I have an HttpWebRequest method that is in a multi-threaded application, in which I am connecting to a large number of company web servers. In cases where the server is not responding, the HttpWebRequest.GetResponse() is taking about 20 seconds to time out, even though I have specified a timeout of only 5 seconds. In the interest of getting through the servers on a regular interval, I want to skip those taking longer than 5 seconds to connect to.
So the question is: "Is there a simple way to specify/decrease a connection timeout for a WebRequest or HttpWebRequest?"
I believe that the problem is that the WebRequest measures the time only after the request is actually made. If you submit multiple requests to the same address then the ServicePointManager will throttle your requests and only actually submit as many concurrent connections as the value of the corresponding ServicePoint.ConnectionLimit which by default gets the value from ServicePointManager.DefaultConnectionLimit. Application CLR host sets this to 2, ASP host to 10. So if you have a multithreaded application that submits multiple requests to the same host only two are actually placed on the wire, the rest are queued up.
I have not researched this to a conclusive evidence whether this is what really happens, but on a similar project I had things were horrible until I removed the ServicePoint limitation.
Another factor to consider is the DNS lookup time. Again, is my belief not backed by hard evidence, but I think the WebRequest does not count the DNS lookup time against the request timeout. DNS lookup time can show up as very big time factor on some deployments.

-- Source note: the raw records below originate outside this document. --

File: src/rtl/nes_pkg.sv
// Shared NES controller definitions: FSM states, button bit positions and frame length.
// Used by both the responder (device side) and the Pong controller reader.
package nes_pkg;

   localparam int NES_BITS  = 8;

   localparam int BTN_A      = 0;
   localparam int BTN_B      = 1;
   localparam int BTN_SELECT = 2;
   localparam int BTN_START  = 3;
   localparam int BTN_UP     = 4;
   localparam int BTN_DOWN   = 5;
   localparam int BTN_LEFT   = 6;
   localparam int BTN_RIGHT  = 7;

   typedef enum logic [1:0] {
      IDLE     = 2'd0,
      LATCHED  = 2'd1,
      SHIFTING = 2'd2,
      DONE     = 2'd3
   } nes_state_t;

endpackage

File: src/rtl/nes_controller_responder_if.sv
// Controller-port bundle: console strobes and local buttons in, serial data and debug out.
// Handshake: none; nes_latch/nes_pulse are free-running asynchronous levels, outputs are registered.
interface nes_controller_responder_if;
   import nes_pkg::*;

   logic                nes_latch;
   logic                nes_pulse;
   logic [NES_BITS-1:0] buttons;
   logic                nes_data;
   logic                frame_done;
   logic [3:0]          bit_index;
   nes_state_t          state;

   modport master (
      output nes_latch, nes_pulse, buttons,
      input  nes_data, frame_done, bit_index, state
   );

   modport slave (
      input  nes_latch, nes_pulse, buttons,
      output nes_data, frame_done, bit_index, state
   );

endinterface

File: src/rtl/nes_sync_edge.sv
// Multi-flop synchroniser for one asynchronous strobe, followed by a
// previous-value flop that yields single-cycle rise and fall pulses.
module nes_sync_edge #(
   parameter int SYNC_STAGES = 2
) (
   input  logic clk,
   input  logic reset,
   input  logic din,
   output logic level,
   output logic rise,
   output logic fall
);

   logic [SYNC_STAGES-1:0] sync_q;
   logic                   prev_q;

   always_ff @(posedge clk) begin
      if (reset) begin
         sync_q <= '0;
         prev_q <= 1'b0;
      end else begin
         sync_q <= {sync_q[SYNC_STAGES-2:0], din};
         prev_q <= sync_q[SYNC_STAGES-1];
      end
   end

   assign level = sync_q[SYNC_STAGES-1];
   assign rise  = level & ~prev_q;
   assign fall  = ~level & prev_q;

endmodule

File: src/rtl/nes_controller_responder.sv
// NES controller device side: answers console latch/pulse strobes with the local
// button levels, serialised active-low on nes_data, A first.
module nes_controller_responder
   import nes_pkg::*;
#(
   parameter int SYNC_STAGES    = 2,
   parameter int TIMEOUT_CYCLES = 25175
) (
   input logic                        clk,
   input logic                        reset,
   nes_controller_responder_if.slave  bus
);

   localparam int              TW          = $clog2(TIMEOUT_CYCLES + 1);
   localparam logic [TW-1:0]   TIMEOUT_MAX = TW'(TIMEOUT_CYCLES);

   logic latch_level, latch_rise, latch_fall;
   logic pulse_level, pulse_rise, pulse_fall;
   logic unused_pulse;

   nes_sync_edge #(.SYNC_STAGES(SYNC_STAGES)) u_latch_sync (
      .clk   (clk),
      .reset (reset),
      .din   (bus.nes_latch),
      .level (latch_level),
      .rise  (latch_rise),
      .fall  (latch_fall)
   );

   nes_sync_edge #(.SYNC_STAGES(SYNC_STAGES)) u_pulse_sync (
      .clk   (clk),
      .reset (reset),
      .din   (bus.nes_pulse),
      .level (pulse_level),
      .rise  (pulse_rise),
      .fall  (pulse_fall)
   );

   assign unused_pulse = pulse_level ^ pulse_fall;

   nes_state_t          state_q;
   logic [NES_BITS-1:0] shift_q;
   logic [TW-1:0]       timer_q;
   logic                data_q;
   logic                done_q;
   logic [3:0]          index_q;

   always_ff @(posedge clk) begin
      if (reset) begin
         state_q <= IDLE;
         shift_q <= '0;
         timer_q <= '0;
         data_q  <= 1'b1;
         done_q  <= 1'b0;
         index_q <= 4'd0;
      end else begin
         done_q <= 1'b0;
         // A new latch outranks everything, including a coincident pulse.
         if (latch_rise) begin
            state_q <= LATCHED;
            shift_q <= bus.buttons;
            data_q  <= ~bus.buttons[BTN_A];
            index_q <= 4'd0;
            timer_q <= '0;
         end else if (state_q != IDLE && timer_q == TIMEOUT_MAX) begin
            state_q <= IDLE;
            data_q  <= 1'b1;
            index_q <= 4'd0;
            timer_q <= '0;
         end else begin
            if (state_q == IDLE || pulse_rise)
               timer_q <= '0;
            else if (timer_q != TIMEOUT_MAX)
               timer_q <= timer_q + 1'b1;

            case (state_q)
               IDLE: data_q <= 1'b1;
               LATCHED: begin
                  shift_q <= bus.buttons;
                  data_q  <= ~bus.buttons[BTN_A];
                  index_q <= 4'd0;
                  if (latch_fall)
                     state_q <= SHIFTING;
               end
               SHIFTING: begin
                  if (pulse_rise && !latch_level) begin
                     shift_q <= {1'b0, shift_q[NES_BITS-1:1]};
                     if (index_q == 4'(NES_BITS - 1)) begin
                        data_q  <= 1'b1;
                        done_q  <= 1'b1;
                        index_q <= 4'(NES_BITS);
                        state_q <= DONE;
                     end else begin
                        data_q  <= ~shift_q[1];
                        index_q <= index_q + 4'd1;
                     end
                  end
               end
               DONE: data_q <= 1'b1;
               default: state_q <= IDLE;
            endcase
         end
      end
   end

   assign bus.nes_data   = data_q;
   assign bus.frame_done = done_q;
   assign bus.bit_index  = index_q;
   assign bus.state      = state_q;

endmodule
File: src/flat_wrapper.sv
// flat-port wrapper written by rule: the top's interface ports become plain ports
module nes_controller_responder_flat import nes_pkg::*;
#(
   parameter int SYNC_STAGES    = 2,
   parameter int TIMEOUT_CYCLES = 25175
)
  (clk, reset, bus_nes_latch, bus_nes_pulse, bus_buttons, bus_nes_data, bus_frame_done, bus_bit_index, bus_state);
  nes_controller_responder_if bus_i ();
  input logic clk;
  input logic reset;
  input wire logic [$bits(bus_i.nes_latch)-1:0] bus_nes_latch;
  input wire logic [$bits(bus_i.nes_pulse)-1:0] bus_nes_pulse;
  input wire logic [$bits(bus_i.buttons)-1:0] bus_buttons;
  output wire logic [$bits(bus_i.nes_data)-1:0] bus_nes_data;
  output wire logic [$bits(bus_i.frame_done)-1:0] bus_frame_done;
  output wire logic [$bits(bus_i.bit_index)-1:0] bus_bit_index;
  output wire logic [$bits(bus_i.state)-1:0] bus_state;
  assign bus_i.nes_latch = bus_nes_latch;
  assign bus_i.nes_pulse = bus_nes_pulse;
  assign bus_i.buttons = bus_buttons;
  assign bus_nes_data = bus_i.nes_data;
  assign bus_frame_done = bus_i.frame_done;
  assign bus_bit_index = bus_i.bit_index;
  assign bus_state = bus_i.state;
  nes_controller_responder #(.SYNC_STAGES(SYNC_STAGES), .TIMEOUT_CYCLES(TIMEOUT_CYCLES)) u_core (.clk(clk), .reset(reset), .bus(bus_i));
endmodule
File: config.mk
export PLATFORM = sky130hd
export DESIGN_NAME = nes_controller_responder_flat
export DESIGN_NICKNAME = d
export VERILOG_FILES = /design/src/rtl/nes_pkg.sv /design/src/rtl/nes_controller_responder_if.sv /design/src/rtl/nes_sync_edge.sv /design/src/rtl/nes_controller_responder.sv /design/src/flat_wrapper.sv
export SDC_FILE = /design/constraint.sdc
export NUM_CORES = 1
export LEC_CHECK = 0
export ABC_AREA = 1
export BUFFER_PORTS_ARGS = -buffer_cell sky130_fd_sc_hd__buf_4
export CORE_MARGIN = 1
export CORE_UTILIZATION = 47
export CTS_CLUSTER_DIAMETER = 200
export CTS_CLUSTER_SIZE = 12
export DETAILED_ROUTE_END_ITERATION = 10
export PLACE_DENSITY = 0.68
export SLEW_MARGIN = 20
export SYNTH_ARGS = -nofsm -noshare
export SYNTH_HDL_FRONTEND = slang
export SYNTH_SLANG_ARGS = --single-unit
File: constraint.sdc
create_clock -name clk -period 1.7 [get_ports clk]
set_input_delay 0.255 -clock clk [delete_from_list [all_inputs] [get_ports clk]]
set_output_delay 0.255 -clock clk [all_outputs]
set_load 0.005 [all_outputs]
* Word level (Yosys, flattened, before mapping)
Index checks and enable logic that the tools add are counted.
Operators by class: add/sub/neg operators 2, multipliers 0, div/mod/pow operators 0, magnitude comparators 0, eq/ne operators 14, shift-type cells 0, multiplexer cells 19, bitwise logic cells 10, reductions and logical operators 17
Operators with widths (count):
- $mux W8 | 3
- $pmux W8 S2 | 1
- $add A15 B1 Y15 const B | 1
- $eq A15 B15 Y1 const B | 1
- $ne A15 B15 Y1 const B | 1
- $ne A4 B1 Y1 const B | 3
- $mux W4 | 2
- $ne A2 B1 Y1 const B | 4
- $pmux W4 S2 | 1
- $reduce_and A4 Y1 | 2
- $mux W1 | 7
- $not A1 Y1 | 7
- $mux W2 | 3
- $reduce_or A5 Y1 | 1
- $add A4 B1 Y4 const B | 1
- $eq A2 B2 Y1 const B | 2
- $eq A4 B3 Y1 const B | 1
- $pmux W2 S2 | 1
- $reduce_bool A2 Y1 | 2
- $reduce_bool A4 Y1 | 1
- $reduce_or A4 Y1 | 1
- $and A1 B1 Y1 | 3
- $ne A3 B1 Y1 const B | 1
- $pmux W1 S3 | 1
- 10 further kinds | 11
Storage, ports and cells: bits in registers 37, bits in latches 0, memory bits (writable) 0, memory bits (read-only) 0, input bits 12, logic and storage cells 73, memories kept 0

* Logic depth before layout (Yosys ltp)
word-level depth 7, depth in mapped cells 11

* Modules after synthesis
A second synthesis with hierarchy kept.
Second synthesis, totals: cells, all modules 267, area, all modules 1899.3 um^2
Modules (own cells, without submodules):
- nes_controller_responder | times used 1, cells each 243, area each 1711.6 um^2
- nes_sync_edge | times used 2, cells each 12, area each 93.8 um^2

* Worst setup path after synthesis
Ideal clock, no wire load.
path kind reg2reg, start point register u_core.state_q[0] (netlist: u_core.bus.state[0]), end point register u_core.shift_q[1], arrival 1.419 ns, required time 1.585 ns, slack 0.166 ns, stages on the path, launching flop included 11, path buffers 2, path through dfxtp_1 -> inv_1 -> ha_1 -> buf_2 -> inv_1 -> nor2_1 -> inv_1 -> clkbuf_1 -> o21ai_0 -> a21oi_1 -> nor2_1
Between the ends: word-level cells in the longest chain between the ends 4, elaborated cells on any way between the ends 11, those cells by class eq/ne (4); mux (3); reduce/logical (4)
Ends and longest elaborated chain:
- start: declaration | RTL line nes_controller_responder.sv:41 | nes_state_t state_q;
- start signal: assignment | RTL line nes_controller_responder.sv:50 | state_q <= IDLE;
- start signal: assignment | RTL line nes_controller_responder.sv:60 | state_q <= LATCHED;
- start signal: assignment | RTL line nes_controller_responder.sv:66 | state_q <= IDLE;
- $eq A2 B2 Y1, or another cell as far along | RTL line nes_controller_responder.sv:76 | case (state_q)
- $pmux W8 S2 / $logic_and A1 B1 Y1 (equally long branches) | RTL line nes_controller_responder.sv:76, nes_controller_responder.sv:65
- $mux W8 / $ne A2 B1 Y1 (equally long branches)
- $mux W8 / $reduce_and A3 Y1 (equally long branches)
- end signal: assignment | RTL line nes_controller_responder.sv:61 | shift_q <= bus.buttons;
- end signal: assignment | RTL line nes_controller_responder.sv:79 | shift_q <= bus.buttons;
- end signal: assignment | RTL line nes_controller_responder.sv:87 | shift_q <= {1'b0, shift_q[NES_BITS-1:1]};
- end: declaration | RTL line nes_controller_responder.sv:42 | logic [NES_BITS-1:0] shift_q;
Parallel ways exist; a longest one is shown, timed or not. The select of a mux whose other input is x is not followed. A chain may end at the register's enable or synchronous reset.

* Worst setup path after layout
start point register u_core.state_q[0] (netlist: u_core.bus.state[0]), end point register u_core.index_q[1] (netlist: u_core.bus.bit_index[1])
Between the ends: word-level cells in the longest chain between the ends 3, elaborated cells on any way between the ends 9, those cells by class eq/ne (3); mux (1); reduce/logical (5)
Ends and longest elaborated chain:
- $eq A2 B2 Y1, or another cell as far along | RTL line nes_controller_responder.sv:76
- $ne A2 B1 Y1 (no line), or another cell as far along
- $reduce_and A2 Y1 (no line) / $reduce_or A3 Y1 (equally long branches)
- end signal: assignment | RTL line nes_controller_responder.sv:91 | index_q <= 4'(NES_BITS);
- end signal: assignment | RTL line nes_controller_responder.sv:95 | index_q <= index_q + 4'd1;
- end: declaration | RTL line nes_controller_responder.sv:46 | logic [3:0] index_q;
Parallel ways exist; a longest one is shown, timed or not.

==> key figures <==
Drt
  • # DRC: 0
  • TritonRoute pass-1 iters: 4
  • Post-Route WL: 3.60 mm
  • DRT iter0 DRCs: 62
  • Vias: 1684
  • Via density: 4.94
  • Antenna-violating nets left: 0
  • Drt wl/cell: 10.5 um

Clock tree
  • Later-pin clock latency in the skew report: 0.28 ns
  • Post-CTS repair timing setup buffer count: 0
  • Num CTS Buffers: 5
  • CTS Buffer Depth: 2
  • CTS Sinks: 36
  • CTS resizes: 0
  • Clock transition at path regs: 0.07 ns
  • Root Buffer: clkbuf_8
  • CTS H-tree depth: 2
  • Hold buffers post-CTS: 0
  • TritonCTS clock tree: built

Timing
  • Fin Clk Skew: 0.00665 ns
  • Slew HR: 82.2%
  • Min Tclk post-route: 1.54 ns
  • Setup TNS: 0 ns
  • Pins Over Slew Limit: 0
  • RSZ-0062 raised after global routing: true
  • Worst-Margin Slew: 0.267 ns
  • Max frequency: 0.650 GHz
  • Final Setup Violations: 0
  • Final worst slack: 0.163 ns
  • Fin. Hold Viols: 0
  • Final period util: 90.4%

Synth
  • Simple-Gate Fraction of Synth Area: 35.2%
  • Cells after synthesis: 270
  • Post-Syn Area per Cell: 7.19 um^2
  • Seq/Total Area, Yosys: 37.1%
  • YS warnings: 0
  • Post-Synth XOR/XNOR Area: 4.06%
  • Main combinational cell family by area after synthesis: simple AND/OR/NAND/NOR gates
  • Seq cells post-synth: 36
  • Synth cell types: 31
  • Syn Nets: 289
  • Post-Synth Adder-Cell Area: 4.51%
  • Mux cell area share after synthesis: 0%
  • Post-synthesis compound-gate area fraction: 7.99%
  • Synthesized area: 1940 um^2

Power and ir drop
  • PwrDens: 967 nW/um^2
  • Worst vdd ir: 0.000576 V
  • Leakage power: 0.000938 uW

Cells and area
  • Ant. Diodes: 0
  • Nets: 312
  • Area grow syn2layout: 14.0%
  • Share of cells above drive strength 1: 17.4%

Floorplanning
  • Ports: 20
  • Core area: 3800 um^2
  • Die Wd: 66.3 um
  • Standard-cell rows: 22
  • Initial core utilization: 51.1%
  • Die height: 66.3 um
  • DIE AREA: 4390 um^2

Setup path
  • Crit path max-delay family: simple AND/OR/NAND/NOR gates
  • Crit path cell chain: inv_1 > ha_2 > nand2_1 > nand2_1 > inv_1 > nand3_1 > a21oi_1
  • CP Data Arrival Time: 1.75 ns
  • Worst Setup End Kind: flop
  • Critical Path Start: u_core.bus.state[0]
  • Buf/Inv on CP: 2
  • Critical Path Source Type: flop
  • Critical-path top delay cell: dfxtp_1
  • Max stage delay on crit path: 0.36 ns
  • Worst Path Required: 1.91 ns
  • Critical path class: flop to flop
  • CP max FO: 8
  • R2r startpoint: u_core.bus.state[0]

Job
  • Maxcap violations: 0

Place
  • Detail Placement HPWL: 2.51 mm
  • Placer Congestion: 0.822
  • Buffers on Ports: 19
  • Dpl ws: 0.0800 ns

GRT
  • Vias in the first global route: 1480
  • Largest net degree at the start of global routing: 16
  • M1 GR Usage: 25.3%
  • Grt total ovfl: 0
  • Routing usage on met2: 27.9%
  • Met3 Use GR: 4.14%
  • Global Route Usage Sum: 18.5%
  • GRT busiest layer: met2
  • Initial antenna violation count: 0
  • First-pass GRT wire length: 6.27 mm

Hold path
  • Min-delay src: bus_nes_latch
  • Worst min path class: primary input to flop

Status
  • Status: complete, no violations
-- routing by layer --
layer / wire [um] / up-vias
li1: - / 901
met1: 1880 / 756
met2: 1560 / 22
met3: 109 / 5
met4: 42 / 0
met5: 0 / -
-- stage by stage --
stage | total power [uW] | area [um^2] | hold slack, ns | util (%) | cells
floorplan | 1460 | 1940 | 0.326 | - | 270
global placement | 1560 | 2110 | 0.389 | 55.5 | 333
detailed placement | 1570 | 2110 | 0.395 | 55.5 | 333
CTS | 2140 | 2190 | 0.165 | 57.6 | 340
global route | 2310 | 2210 | 0.173 | 58.3 | 341
finish | 2140 | 2210 | 0.170 | 58.3 | 341
-- path summary, 6_finish.rpt --
check	end	slack, ns	cells past startpoint
max reg2reg	u_core.bus.bit_index[1]	0.16	7
min	u_core.u_latch_sync.sync_q[0]	0.17	3
min reg2reg	u_core.u_latch_sync.sync_q[1]	0.40	2
max	u_core.bus.bit_index[1]	0.16	7
-- layout make-up --
type	count	area (um^2)
Fill cell	377	1580
Multi-Input combinational cell	186	1030
Sequential cell	36	721
Timing Repair Buffer	22	165
Inverter	42	158
Clock buffer	6	72.6
Tap cell	48	60.1
Clock inverter	1	5.00
-- layout by cell type, fill, tap and decap left out --
cell type	synthesis	final
or2_2	1	1
buf_4	0	22
a21boi_0	1	1
dfxtp_1	36	36
ha_1	7	5
nand4_2	1	1
clkbuf_1	1	1
or3_1	1	1
a21oi_1	18	18
nand3_1	24	23
xor2_1	7	7
nand3_2	4	5
nor2_4	2	2
nand4_4	1	1
o21ai_0	10	10
nand2_2	2	2
nor2_2	4	4
or2_0	2	2
nand2_1	50	50
clkbuf_8	1	5
nand3_4	1	2
nor3b_1	1	1
nand4_1	6	6
nor2_1	32	32
o211ai_1	1	1
inv_1	40	39
xnor2_1	2	2
clkinv_2	0	1
nor3_1	7	7
ha_2	0	2
inv_2	2	3
-- registers in the layout (all words and copies together) (netlist names) --
signal,flops
u_core.bus.frame_done,1
u_core.timer_q,15
u_core.u_latch_sync.sync_q,2
u_core.u_pulse_sync.sync_q,2
u_core.bus.state,2
u_core.bus.nes_data,1
u_core.u_latch_sync.prev_q,1
u_core.bus.bit_index,4
u_core.shift_q,7
u_core.u_pulse_sync.prev_q,1
-- worst register-to-register path: stages, from the launching register on --
cell	delay [ns]
dfxtp_1	0.36
inv_1	0.09
ha_2	0.25
nand2_1	0.23
nand2_1	0.20
inv_1	0.14
nand3_1	0.08
a21oi_1	0.13
-- Yosys cell counts, drive strengths merged --
| library cell | n | area share, % |
|---|---|---|
| o211ai | 1 | 0.39 |
| or2 | 3 | 0.97 |
| nor2 | 38 | 8.6 |
| o21ai | 10 | 2.6 |
| a21boi | 1 | 0.39 |
| nand2 | 52 | 10 |
| nor3 | 7 | 1.8 |
| nor3b | 1 | 0.39 |
| buf | 4 | 1.7 |
| a21oi | 18 | 4.6 |
| ha | 7 | 4.5 |
| xor2 | 7 | 3.2 |
| nand3 | 29 | 9.1 |
| inv | 42 | 8.1 |
| clkbuf | 3 | 1.3 |
| or3 | 1 | 0.32 |
| xnor2 | 2 | 0.90 |
| dfxtp | 36 | 37 |
| nand4 | 8 | 3.7 |
-- power breakdown --
part | internal (uW) | switching, uW | leakage [uW]
clock | 278 | 281 | 0.0000410
combinational | 237 | 370 | 0.000603
sequential | 932 | 43.2 | 0.000293
-- cells by family (layout without fill, tap and decap cells) --
group / count (synthesis) / in the layout
AND/OR/NAND/NOR: 139 / 140
buffers and inverters: 49 / 71
AO/OA/AOI/OAI: 30 / 30
XOR/XNOR: 9 / 9
adder cells (fa/ha/maj): 7 / 7
flip-flops: 36 / 36
No activity file was read; power rests on OpenSTA's default activity.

And yes, you must code your app around the WebRequest.BeginGetRequestStream (for POSTs with content) and WebRequest.BeginGetResponse (for GETs and POSTSs). Synchronous calls will not scale (I won't enter into details why, but that I do have hard evidence for). Anyway, the ServicePoint issue is orthogonal to this: the queueing behavior happens with async calls too.
Sorry for tacking on to an old thread, but I think something that was said above may be incorrect/misleading.
From what I can tell .Timeout is NOT the connection time, it is the TOTAL time allowed for the entire life of the HttpWebRequest and response. Proof:
I Set:
.Timeout=5000
.ReadWriteTimeout=32000
The connect and post time for the HttpWebRequest took 26ms
but the subsequent call HttpWebRequest.GetResponse() timed out in 4974ms thus proving that the 5000ms was the time limit for the whole send request/get response set of calls.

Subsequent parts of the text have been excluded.